(RAW DATA Opens)

===== src/rtl/muxn_sel.sv =====
// Combinational NUM_IN:1 channel selector. A select that names no channel
// yields zero data and raises the bad flag so the caller can count it.
module muxn_sel
    import muxn_pkg::*;
#(
    parameter int WIDTH  = 32,
    parameter int NUM_IN = 4,
    parameter int SEL_W  = 2
) (
    input  logic [NUM_IN*WIDTH-1:0] in_data,
    input  logic [SEL_W-1:0]        sel,
    output logic [WIDTH-1:0]        data,
    output logic                    bad
);

    // Scan all channels; only an exact match drives data and clears bad.
    always_comb begin
        data = '0;
        bad  = 1'b1;
        for (int i = 0; i < NUM_IN; i++) begin
            if (sel == SEL_W'(i)) begin
                data = in_data[i*WIDTH +: WIDTH];
                bad  = 1'b0;
            end
        end
    end

endmodule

(RAW DATA Closes)

#### [AIM OF THE EXERCISE]
Take the entries above and transcribe them exactly as they stand.

#### [RESPONSE FOR THIS EXERCISE]
===== src/rtl/muxn_sel.sv =====
// Combinational NUM_IN:1 channel selector. A select that names no channel
// yields zero data and raises the bad flag so the caller can count it.
module muxn_sel
    import muxn_pkg::*;
#(
    parameter int WIDTH  = 32,
    parameter int NUM_IN = 4,
    parameter int SEL_W  = 2
) (
    input  logic [NUM_IN*WIDTH-1:0] in_data,
    input  logic [SEL_W-1:0]        sel,
    output logic [WIDTH-1:0]        data,
    output logic                    bad
);

    // Scan all channels; only an exact match drives data and clears bad.
    always_comb begin
        data = '0;
        bad  = 1'b1;
        for (int i = 0; i < NUM_IN; i++) begin
            if (sel == SEL_W'(i)) begin
                data = in_data[i*WIDTH +: WIDTH];
                bad  = 1'b0;
            end
        end
    end

endmodule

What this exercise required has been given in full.